A delusional prison patient warns Dr. Brian Heiser, Marriage and Family Therapist, of enormous impending disaster. Dr. Heiser and his best friend, a lauded Forensic Psychologist, find themselves entangled in a 72-hour deadly race to stop an AI bill being fast-tracked through the Texas state legislature.

Patricia Reigns, an elite developer of artificial intelligence, teams with them, thus cementing the trio as a viable threat.

Unbeknownst to Fred, however, Brian and Patricia had a secret past. That past soon rekindled feelings in Patricia towards Brian, and vice versa. And this woman was not one to play coy.

The more they uncover, the more the deadly power of Artificial Intelligence is unleashed on them at every turn, from unseen top tech billionaires all vying for the same AI state contract.
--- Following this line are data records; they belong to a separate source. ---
This design comes from an exercise in tuning for small area on the open sky130 flow, not from production work. In this exercise RTL edits were held to simulation tests only and were not proved equivalent to the original. Power figures rest on the tool's default switching activity, not on a simulated workload.

## memory_writer
module memory_writer (
    input  logic                                CLK,
    input  logic                                RESET,
    input  mw_pkg::word_t                       s_tdata,
    input  logic                                s_tvalid,
    output logic                                s_tready,
    output mw_pkg::aw_beat_t                    aw,
    output logic                                awvalid,
    input  logic                                awready,
    output logic [2:0]                          awsize,
    output logic [1:0]                          awburst,
    output mw_pkg::w_beat_t                     w,
    output logic                                wvalid,
    input  logic                                wready,
    output logic [mw_pkg::BYTES_PER_WORD-1:0]   wstrb,
    input  logic                                bvalid,
    output logic                                bready,
    input  mw_pkg::mem_cfg_t                    cfg,
    input  logic                                run,
    input  logic                                stop,
    output logic                                status,
    output logic                                done,
    output mw_pkg::bytes_t                      transmitted_bytes,
    output mw_pkg::addr_t                       current_address
);
Settings: LEC_CHECK=0, CAP_MARGIN=5, CORE_MARGIN=2, CORE_UTILIZATION=65, SLEW_MARGIN=5, SYNTH_HIERARCHICAL=1, SYNTH_MINIMUM_KEEP_SIZE=0; clock period 6.0 ns.
run.sh (not shown) runs the stock make flow with config.mk's settings and CLKGATE_MAP_FILE= SYNTH_SCRIPT=/design/flow/synth_recipe.tcl, a recipe that flattens the netlist after the stock synthesis.
The baseline completed, yet does not pass: negative setup slack.
Change:
- CAP_MARGIN: 5 -> 20
- CORE_UTILIZATION: 65 -> 40
- SLEW_MARGIN: 5 -> 20
The new run finished but fails on negative setup slack.
Non-clock buffer count grows by 2.
Sequential power hardly moves.
First-iteration DRC count shrinks by 14%.

========
The RTL this note starts from:
==> flow/design.v <==
package mw_pkg;
    typedef logic [32-1:0] addr_t;
    typedef logic [32-1:0] word_t;
    typedef logic [31:0]               bytes_t;
    typedef logic [31:0]               words_t;
    typedef logic [8:0]                beats_t;    
    typedef logic [7:0]                axlen_t;
    localparam int BYTES_PER_WORD = 32 / 8;
    localparam logic [2:0] AXI_AWSIZE = 3'($clog2(BYTES_PER_WORD));
    localparam logic [1:0] AXI_AWBURST_INCR = 2'b01;
    localparam logic [BYTES_PER_WORD-1:0] AXI_WSTRB_ALL = '1;
    typedef struct packed {
        addr_t  base_addr;
        addr_t  high_addr;     
        bytes_t portion_size;
    } mem_cfg_t;
    typedef struct packed {
        addr_t  awaddr;
        axlen_t awlen;
    } aw_beat_t;
    typedef struct packed {
        word_t wdata;
        logic  wlast;
    } w_beat_t;
    typedef struct packed {
        words_t fifo_words;
        words_t remain_words;
        addr_t  cur_addr;
    } plan_in_t;
    typedef enum logic [2:0] {
        IDLE,
        WAIT_DATA,
        PLAN,
        WRITE,
        WAIT_B
    } engine_state_e;
endpackage
`timescale 1ns/10ps
module mw_aoi222 (
    input  logic [2:0] s,
    input  logic [2:0] d,
    output logic       y
);
    assign y = ~|(s & d);
endmodule
`timescale 1ns/10ps
module memory_writer (
    input  logic                                CLK,
    input  logic                                RESET,
    input  mw_pkg::word_t                       s_tdata,
    input  logic                                s_tvalid,
    output logic                                s_tready,
    output mw_pkg::aw_beat_t                    aw,
    output logic                                awvalid,
    input  logic                                awready,
    output logic [2:0]                          awsize,
    output logic [1:0]                          awburst,
    output mw_pkg::w_beat_t                     w,
    output logic                                wvalid,
    input  logic                                wready,
    output logic [mw_pkg::BYTES_PER_WORD-1:0]   wstrb,
    input  logic                                bvalid,
    output logic                                bready,
    input  mw_pkg::mem_cfg_t                    cfg,
    input  logic                                run,
    input  logic                                stop,
    output logic                                status,
    output logic                                done,
    output mw_pkg::bytes_t                      transmitted_bytes,
    output mw_pkg::addr_t                       current_address
);
    logic [31:0][31:0] q;
    logic [5:0]        cm1;
    logic              push;
    logic              pop;
    logic              flush;
    logic              full;
    logic [31:0]       sel;
    logic [10:0]       nterm [0:31];
    mw_pkg::word_t     rd_word;
    for (genvar b = 0; b < 32; b++) begin : g_bit
        for (genvar g = 0; g < 10; g++) begin : g_grp
            mw_aoi222 aoi_i (
                .s ({sel[3*g+2], sel[3*g+1], sel[3*g]}),
                .d ({q[3*g+2][b], q[3*g+1][b], q[3*g][b]}),
                .y (nterm[b][g])
            );
        end
        assign nterm[b][10] = ~((sel[31] & q[31][b]) | (sel[30] & q[30][b]));
    end
    always_comb begin
        full     = (cm1 == 6'd31);
        s_tready = status && !full;
        push     = s_tvalid && s_tready;
        for (int i = 0; i < 32; i++) begin
            sel[i] = (cm1[4:0] == 5'(i));
        end
        for (int b = 0; b < 32; b++) begin
            rd_word[b] = ~&nterm[b];
        end
    end
    always_ff @(posedge CLK) begin
        if (push) begin
            q <= {q[30:0], s_tdata};
        end
    end
    always_ff @(posedge CLK) begin
        if (RESET || flush) begin
            cm1 <= 6'h3F;
        end else if (push && !pop) begin
            cm1 <= cm1 + 1'b1;
        end else if (pop && !push) begin
            cm1 <= cm1 - 1'b1;
        end
    end
    localparam logic [2:0] S_IDLE  = 3'd0;
    localparam logic [2:0] S_WAIT  = 3'd1;
    localparam logic [2:0] S_P1    = 3'd2;
    localparam logic [2:0] S_P2    = 3'd3;
    localparam logic [2:0] S_P3    = 3'd4;
    localparam logic [2:0] S_WRITE = 3'd5;
    localparam logic [2:0] S_WAITB = 3'd6;
    logic [2:0]  state;
    logic [29:0] next_w;       
    logic [29:0] awaddr_w;     
    logic [29:0] tx_w;         
    logic [29:0] cur_w;        
    logic [3:0]  len_m1;       
    logic [3:0]  fill_m1;      
    logic [3:0]  beat_cnt;
    logic [6:0]  accum_timer;
    logic        stop_seen;
    logic        accum_done;
    logic        burst_due;
    logic        w_hs;
    logic        b_hs;
    logic        wlast;
    logic [4:0]  rem_lo;       
    logic        rem_small;    
    logic [4:0]  high_lo;      
    logic        high_small;   
    logic [3:0]  r_m1;
    logic [3:0]  p_m1;
    logic [3:0]  h_m1;
    logic [3:0]  min_a;
    logic [3:0]  min_b;
    logic [3:0]  plan_m1;
    logic        in_ring;
    logic [29:0] run_w;
    logic        last_burst;
    logic        wraps;
    logic [29:0] tx_sum;
    logic [29:0] next_sum;
    function automatic logic sum_hi_zero(input logic [29:0] a, input logic [29:0] b,
                                         input logic c4);
        logic z;
        z = ((a[4] ^ b[4]) == c4);
        for (int i = 5; i < 30; i++) begin
            z = z & ((a[i] ^ b[i]) == (a[i-1] | b[i-1]));
        end
        sum_hi_zero = z;
    endfunction
    function automatic logic [29:0] bump30(input logic [29:0] a, input logic [3:0] n);
        logic [4:0] lo;
        logic       c;
        logic       cb;
        lo = {1'b0, a[3:0]} + {1'b0, n} + 5'd1;
        bump30[3:0] = lo[3:0];
        cb = lo[4];
        for (int k = 4; k < 30; k += 4) begin
            c = cb;
            for (int i = k; i < k + 4 && i < 30; i++) begin
                bump30[i] = a[i] ^ c;
                c         = c & a[i];
            end
            cb = cb & ((k + 4 <= 30) ? &a[k +: 4] : &a[29:28]);
        end
    endfunction
    function automatic logic ge30(input logic [29:0] a, input logic [29:0] b);
        logic c;
        c = 1'b1;
        for (int i = 0; i < 30; i++) begin
            c = (a[i] & ~b[i]) | (c & (a[i] | ~b[i]));
        end
        ge30 = c;
    endfunction
    always_comb begin
        status     = (state != S_IDLE);
        wvalid     = (state == S_WRITE);
        bready     = (state == S_WAITB);
        w_hs       = wvalid && wready;
        b_hs       = bvalid && bready;
        pop        = w_hs;
        flush      = run && (state == S_IDLE);
        wlast      = (beat_cnt == len_m1);
        accum_done = accum_timer[6];
        burst_due  = !cm1[5] && (cm1[4] || accum_done);
        rem_lo     = {1'b0, cfg.portion_size[5:2]} + {1'b0, ~tx_w[3:0]}
                   + 5'(|cfg.portion_size[1:0]);
        rem_small  = sum_hi_zero(cfg.portion_size[31:2], ~tx_w, rem_lo[4]);
        r_m1       = rem_small ? rem_lo[3:0] : 4'hF;
        high_lo    = {1'b0, cfg.high_addr[5:2]} + {1'b0, ~next_w[3:0]};
        high_small = sum_hi_zero(cfg.high_addr[31:2], ~next_w, high_lo[4]);
        h_m1       = high_small ? high_lo[3:0] : 4'hF;
        p_m1       = (next_w[9:4] == 6'h3F) ? ~next_w[3:0] : 4'hF;
        min_a      = (fill_m1 < r_m1) ? fill_m1 : r_m1;
        min_b      = (p_m1 < h_m1) ? p_m1 : h_m1;
        plan_m1    = (min_a < min_b) ? min_a : min_b;
        in_ring    = ge30(next_w, cfg.base_addr[31:2]) && !ge30(next_w, cfg.high_addr[31:2]);
        run_w      = in_ring ? next_w : cfg.base_addr[31:2];
        last_burst = rem_small && (rem_lo[3:0] == len_m1);
        wraps      = high_small && (high_lo[3:0] == len_m1);
        tx_sum     = bump30(tx_w, len_m1);
        next_sum   = bump30(next_w, len_m1);
    end
    assign awsize            = mw_pkg::AXI_AWSIZE;
    assign awburst           = mw_pkg::AXI_AWBURST_INCR;
    assign wstrb             = mw_pkg::AXI_WSTRB_ALL;     
    assign aw                = {awaddr_w, 2'b00, 4'h0, len_m1};
    assign w                 = {rd_word, wlast};
    assign transmitted_bytes = {tx_w, 2'b00};
    assign current_address   = {cur_w, 2'b00};
    always_ff @(posedge CLK) begin
        if (RESET || push || state != S_WAIT || cm1[5]) begin
            accum_timer <= '0;
        end else if (!accum_done) begin
            accum_timer <= accum_timer + 1'b1;
        end
    end
    always_ff @(posedge CLK) begin
        if (state == S_WAIT) begin
            fill_m1 <= cm1[4] ? 4'hF : cm1[3:0];
        end
        if (state == S_P3) begin
            len_m1   <= plan_m1;
            awaddr_w <= next_w;
        end
    end
    always_ff @(posedge CLK) begin
        if (RESET) begin
            state     <= S_IDLE;
            done      <= 1'b0;
            awvalid   <= 1'b0;
            stop_seen <= 1'b0;
            beat_cnt  <= '0;
            next_w    <= '0;
            tx_w      <= '0;
            cur_w     <= '0;
        end else begin
            done <= 1'b0;
            if (awvalid && awready) begin
                awvalid <= 1'b0;
            end
            if (stop && state != S_IDLE) begin
                stop_seen <= 1'b1;     
            end
            case (state)
                S_IDLE: begin
                    if (run) begin
                        state     <= S_WAIT;
                        stop_seen <= 1'b0;
                        next_w    <= run_w;
                        cur_w     <= run_w;
                        tx_w      <= '0;
                    end
                end
                S_WAIT: begin
                    if (stop || stop_seen) begin
                        state <= S_IDLE;     
                    end else if (burst_due) begin
                        state <= S_P1;
                    end
                end
                S_P1: state <= S_P2;
                S_P2: state <= S_P3;
                S_P3: begin
                    awvalid  <= 1'b1;
                    beat_cnt <= '0;
                    state    <= S_WRITE;
                end
                S_WRITE: begin
                    if (w_hs) begin
                        beat_cnt <= beat_cnt + 1'b1;
                        if (wlast) begin
                            state <= S_WAITB;
                        end
                    end
                end
                S_WAITB: begin
                    if (b_hs) begin
                        tx_w   <= tx_sum[29:0];
                        next_w <= wraps ? cfg.base_addr[31:2] : next_sum[29:0];
                        if (last_burst) begin
                            state <= S_IDLE;
                            done  <= 1'b1;
                        end else if (stop_seen || stop) begin
                            state <= S_IDLE;
                        end else begin
                            state <= S_WAIT;
                        end
                    end
                end
                default: state <= S_IDLE;
            endcase
        end
    end
endmodule
export LEC_CHECK = 0
export CAP_MARGIN = 20
export CORE_MARGIN = 2
export CORE_UTILIZATION = 40
export CTS_BUF_LIST = sky130_fd_sc_hd__clkbuf_4
export SLEW_MARGIN = 20
export SYNTH_HIERARCHICAL = 1
export SYNTH_MINIMUM_KEEP_SIZE = 0
create_clock -name core_clock -period 6.0 [get_ports {CLK}]
The starting point finished with timing, DRC and antenna clean.
Change:
==> flow/flow/run.sh (new file) <==
#!/bin/bash
# The standard layout (standard.sh) with two changes:
#  - port buffers use the smallest buffer cell instead of clkdlybuf4s50_1;
#  - clock tree synthesis inserts no dummy loads.
set -euo pipefail
cd "$(dirname "$0")/.."
export BUFFER_PORTS_ARGS="-buffer_cell sky130_fd_sc_hd__buf_1"
export CTS_ARGS="-sink_clustering_enable -repair_clock_nets -dont_use_dummy_load -sink_clustering_size 30 -sink_clustering_max_diameter 100"
bash standard.sh > standard.log 2>&1
==> flow/standard.sh (new file) <==
#!/bin/bash
# synth_recipe.tcl (not shown) runs the flow's synth.tcl, then flattens the netlist and writes it again
# the make line also repeats each setting of config.mk as NAME=value (left out here)
make -C /OpenROAD-flow-scripts/flow DESIGN_CONFIG=/design/flow/config.mk WORK_HOME=/design/flow/orfs CLKGATE_MAP_FILE= SYNTH_SCRIPT=/design/flow/synth_recipe.tcl "${@:-finish}"
--- a/flow/config.mk
+++ b/flow/config.mk
@@ -9,5 +9,6 @@
 export CORE_MARGIN = 2
 export CORE_UTILIZATION = 40
-export CTS_BUF_LIST = sky130_fd_sc_hd__clkbuf_4
+export CTS_CLUSTER_DIAMETER = 100
+export CTS_CLUSTER_SIZE = 30
 export SLEW_MARGIN = 20
 export SYNTH_HIERARCHICAL = 1
removed: flow/run.sh
After rerunning: The new run produced a clean layout. Non-clock buffer count goes down by 7. Final area decreases by 8.1%. Via count went down by 7.3%. Worst setup slack is better by 0.50 ns.
Change:
==> flow/run.sh (new file) <==
#!/bin/bash
# synth_recipe.tcl (not shown) runs the flow's synth.tcl, then flattens the netlist and writes it again
# the make line also repeats each setting of config.mk as NAME=value (left out here)
make -C /OpenROAD-flow-scripts/flow DESIGN_CONFIG=/design/flow/config.mk WORK_HOME=/design/flow/orfs CLKGATE_MAP_FILE= SYNTH_SCRIPT=/design/flow/synth_recipe.tcl finish
--- a/flow/config.mk
+++ b/flow/config.mk
@@ -9,6 +9,4 @@
 export CORE_MARGIN = 2
 export CORE_UTILIZATION = 40
-export CTS_CLUSTER_DIAMETER = 100
-export CTS_CLUSTER_SIZE = 30
 export SLEW_MARGIN = 20
 export SYNTH_HIERARCHICAL = 1
removed: flow/flow/run.sh
removed: flow/standard.sh
Outcome: Setup slack got worse by 0.42 ns; routed wire length came out higher by 3.3%; synthesized area does not change; core utilization came out higher by 3.7 points.
Change:
--- a/flow/config.mk
+++ b/flow/config.mk
@@ -9,4 +9,6 @@
 export CORE_MARGIN = 2
 export CORE_UTILIZATION = 40
+export CTS_CLUSTER_DIAMETER = 100
+export CTS_CLUSTER_SIZE = 30
 export SLEW_MARGIN = 20
 export SYNTH_HIERARCHICAL = 1
- routed wire length decreases by 2.1%
- setup slack gains 0.067 ns
- via count drops by 2.0%
- cell count goes down by 3.1%

========
== rev 12 ==
RTL: the design.v shown in full above, as it stands there.
==> flow/config.mk <==
export PLATFORM = sky130hd
export DESIGN_NAME = memory_writer
export DESIGN_NICKNAME = memory_writer
export VERILOG_FILES = /design/flow/design.v
export SDC_FILE = /design/flow/constraint.sdc
export NUM_CORES = 4
export LEC_CHECK = 0
export CAP_MARGIN = 20
export CORE_MARGIN = 2
export CORE_UTILIZATION = 55
export CTS_CLUSTER_DIAMETER = 100
export CTS_CLUSTER_SIZE = 30
export SLEW_MARGIN = 20
export SYNTH_HIERARCHICAL = 1
export SYNTH_MINIMUM_KEEP_SIZE = 0
==> flow/constraint.sdc <==
create_clock -name core_clock -period 6.0 [get_ports {CLK}]
set_input_delay 1.2000 -clock core_clock [delete_from_list [all_inputs] [get_ports {CLK}]]
set_output_delay 1.2000 -clock core_clock [all_outputs]
set_load 0.01 [all_outputs]
standard.sh (not shown) runs the stock make flow with config.mk's settings and CLKGATE_MAP_FILE= SYNTH_SCRIPT=/design/flow/synth_recipe.tcl, a recipe that flattens the netlist after the stock synthesis.
==> flow/flow/run.sh <==
#!/bin/bash
# The standard layout (standard.sh) with three changes:
#  - port buffers use the smallest buffer cell instead of clkdlybuf4s50_1;
#  - clock tree synthesis inserts no dummy loads;
#  - after global routing, gates with spare slack are downsized
#    (ORFS's power recovery step, RECOVER_POWER).
# Everything else, including synthesis, floorplan, power grid and tap
# cells, is the standard flow. make's full output goes to standard.log;
# ORFS keeps each step's log under orfs/logs/.
set -euo pipefail
cd "$(dirname "$0")/.."
export BUFFER_PORTS_ARGS="-buffer_cell sky130_fd_sc_hd__buf_1"
export CTS_ARGS="-sink_clustering_enable -repair_clock_nets -dont_use_dummy_load -sink_clustering_size 30 -sink_clustering_max_diameter 100"
export RECOVER_POWER=100
bash standard.sh > standard.log 2>&1
In rev 12 the implementation ran to completion but is not tape-out ready, as the final checks report capacitance limit, slew limit.
Input changes introduced in rev 13 (baseline for comparison: rev 12):
==> flow/flow/run.sh <==
#!/bin/bash
# The standard layout (standard.sh) with two changes:
#  - port buffers use the smallest buffer cell instead of clkdlybuf4s50_1;
#  - clock tree synthesis inserts no dummy loads;
# Everything else, including synthesis, floorplan, power grid and tap
# cells, is the standard flow. make's full output goes to standard.log;
# ORFS keeps each step's log under orfs/logs/.
set -euo pipefail
cd "$(dirname "$0")/.."
export BUFFER_PORTS_ARGS="-buffer_cell sky130_fd_sc_hd__buf_1"
export CTS_ARGS="-sink_clustering_enable -repair_clock_nets -dont_use_dummy_load -sink_clustering_size 30 -sink_clustering_max_diameter 100"
bash standard.sh > standard.log 2>&1
--- outcome ---
Via count essentially unchanged between rev 12 and rev 13.
From rev 12 to rev 13, area after synthesis did not move at all.
Rev 13 | status: complete | timing, DRC, antenna: pass
Compared with rev 12, rev 13 supports a higher clock frequency.
Comparing rev 12 against rev 13, there is no change at all in layout clock buffer count.
Design area delta (rev 12 -> rev 13): insignificant
Rev 13 -> rev 12: number of clock buffers inserted by TritonCTS delta 0, exact match
Final worst setup slack: lower on rev 12
Rev 13 — number of diodes 1 higher, rev 12 as reference

## port drivers added, routing unchanged
No port has a modelled driver above. Below, the same layouts with a new extraction and two added sets of constraints.
Step 1 (the two cells are an assumption about what drives the block):
set clk [get_ports {CLK}]
set_driving_cell -lib_cell sky130_fd_sc_hd__clkbuf_16 $clk
set_driving_cell -lib_cell sky130_fd_sc_hd__buf_2 [delete_from_list [all_inputs] $clk]
Step 2 also shifts input and output timing later by t, the mid clock arrival at the registers, as if the neighbouring blocks saw the same clock.
Three values: ideal ports, drivers, drivers and shift; two values: the first two.
run	t, ns	slack for setup (ns)	cell pins on the clock port's net
the first run of note 1	0.745	-0.312 / -0.312 / -0.312	1
the second run of note 1	0.770	-0.266 / -0.266 / -0.266	1
the first run of note 2	1.158	0.221 / 0.153 / 0.191	1
the second run of note 2	0.716	0.721 / 0.654 / 0.464	1
the third run of note 2	0.763	0.305 / 0.239 / 0.224	1
the fourth run of note 2	0.754	0.372 / 0.304 / 0.244	1
rev 12	0.682	0.453 / 0.389 / 0.064	1
rev 13	0.685	0.779 / 0.715 / 0.217	1
For rev 13, which loses most, drivers alone change the setup slack by -0.064 ns; drivers and shift together by -0.562 ns.
This is an optimization exercise on Yosys and OpenROAD, whose aim is a short achievable clock period and few clock cycles, not a production implementation.
Only simulation tests tie the RTL to the original design; equivalence was not proved.
No driver is modelled on the clock port, so clocking that relies on it looks cheaper here than on a real chip.
No activity file was given, so power comes from the tool's default toggle rates.

Design busCpu, start of the top module:
module busCpu (
    input  logic                       Clock,
    input  logic                       rst,
    input  logic                       instrValid,
    input  logic [32-1:0]     instrWord,
    output logic                       instrReady,
    output logic                       retireValid,
    output logic [4-1:0] retireDest,
    output logic [32-1:0]     retireData
);
Size: roughly 73 I/O pins, about 97000 um2 of cells after synthesis.
==> flow/config.mk <==
export PLATFORM = sky130hd
export DESIGN_NAME = busCpu
export DESIGN_NICKNAME = busCpu
export VERILOG_FILES = /design/flow/design.v
export SDC_FILE = /design/flow/constraint.sdc
export NUM_CORES = 4
export LEC_CHECK = 0
export ABC_CLOCK_PERIOD_IN_PS = 1000
export CAP_MARGIN = 20
export CORE_MARGIN = 2
export CORE_UTILIZATION = 60
export CTS_BUF_LIST = sky130_fd_sc_hd__clkbuf_16
export CTS_CLUSTER_DIAMETER = 80
export CTS_CLUSTER_SIZE = 20
export SLEW_MARGIN = 20
export SYNTH_HIERARCHICAL = 1
export SYNTH_MINIMUM_KEEP_SIZE = 0
==> flow/constraint.sdc <==
create_clock -name core_clock -period 11.0 [get_ports {Clock}]
set_input_delay 2.2000 -clock core_clock [delete_from_list [all_inputs] [get_ports {Clock}]]
set_output_delay 2.2000 -clock core_clock [all_outputs]
set_load 0.01 [all_outputs]
standard.sh (not shown) runs the stock make flow with config.mk's settings and CLKGATE_MAP_FILE= SYNTH_SCRIPT=/design/flow/synth_recipe.tcl, a recipe that flattens the netlist after the stock synthesis.
==> flow/flow/run.sh <==
#!/bin/bash
# The standard layout (standard.sh, standard synthesis included), with two
# changes to how the layout is made:
set -euo pipefail
export SETUP_SLACK_MARGIN=${SETUP_SLACK_MARGIN:-7.5}
export PRE_CTS_TCL=$PWD/flow/move_out_ffs.tcl
bash standard.sh > standard_flow.log 2>&1
==> flow/flow/move_out_ffs.tcl <==
# Move each flip-flop that drives an output port's buffer next to that
# buffer, then legalize. Run after placement, before clock tree synthesis.
set block [ord::get_db_block]
set moved 0
foreach bterm [$block getBTerms] {
  if { [$bterm getIoType] != "OUTPUT" } { continue }
  set net [$bterm getNet]
  if { $net == "NULL" } { continue }
  set buf ""
  foreach it [$net getITerms] {
    if { [$it isOutputSignal] } { set buf [$it getInst] }
  }
  if { $buf == "" } { continue }
  set in_net ""
  foreach it [$buf getITerms] {
    if { [$it isInputSignal] && [$it getNet] != "NULL" } { set in_net [$it getNet] }
  }
  if { $in_net == "" } { continue }
  set drv ""
  foreach it [$in_net getITerms] {
    if { [$it isOutputSignal] } { set drv [$it getInst] }
  }
  if { $drv == "" } { continue }
  if { ![[$drv getMaster] isSequential] } { continue }
  lassign [$buf getLocation] bx by
  $drv setLocation $bx $by
  incr moved
}
puts "move_out_ffs: moved $moved flip-flops next to their output buffers"
detailed_placement
check_placement -verbose
Testbench counts at the start, summed over its fixed seeds: cycles 16,168.
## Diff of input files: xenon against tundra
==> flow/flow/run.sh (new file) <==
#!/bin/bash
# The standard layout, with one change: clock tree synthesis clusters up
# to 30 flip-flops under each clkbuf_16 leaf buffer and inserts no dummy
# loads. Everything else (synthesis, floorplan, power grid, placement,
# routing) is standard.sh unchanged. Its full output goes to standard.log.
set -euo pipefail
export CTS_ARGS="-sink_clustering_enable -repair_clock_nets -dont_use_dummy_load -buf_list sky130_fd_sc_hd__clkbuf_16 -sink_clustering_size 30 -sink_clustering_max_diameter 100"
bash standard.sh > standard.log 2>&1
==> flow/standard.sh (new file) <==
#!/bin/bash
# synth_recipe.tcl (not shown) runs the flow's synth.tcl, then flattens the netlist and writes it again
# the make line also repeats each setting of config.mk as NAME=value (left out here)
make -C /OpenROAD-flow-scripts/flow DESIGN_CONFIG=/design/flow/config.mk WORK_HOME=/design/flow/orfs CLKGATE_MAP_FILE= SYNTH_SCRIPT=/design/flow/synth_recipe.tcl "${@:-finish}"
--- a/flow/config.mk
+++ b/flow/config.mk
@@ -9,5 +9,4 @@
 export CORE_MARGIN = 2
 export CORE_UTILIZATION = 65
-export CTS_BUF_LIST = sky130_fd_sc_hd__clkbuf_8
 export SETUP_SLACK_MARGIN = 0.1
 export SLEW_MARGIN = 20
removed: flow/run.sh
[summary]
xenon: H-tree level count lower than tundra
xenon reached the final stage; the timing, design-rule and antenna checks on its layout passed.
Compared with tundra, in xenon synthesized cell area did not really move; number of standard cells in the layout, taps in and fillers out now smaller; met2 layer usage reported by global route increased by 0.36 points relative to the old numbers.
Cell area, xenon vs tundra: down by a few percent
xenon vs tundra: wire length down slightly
What follows is a three-day frantic sprint toward truth that none of them could have possibly fathomed: a secret plot funded by the world’s wealthiest tech giants, an AI bill touted as a massive “progressive” leap forward for Texas, assassins funded to the gills in blood money, politicians bought and paid for, and a media that couldn’t care less.

Last, buckle up for an intense final stretch that’s simply impossible to foresee.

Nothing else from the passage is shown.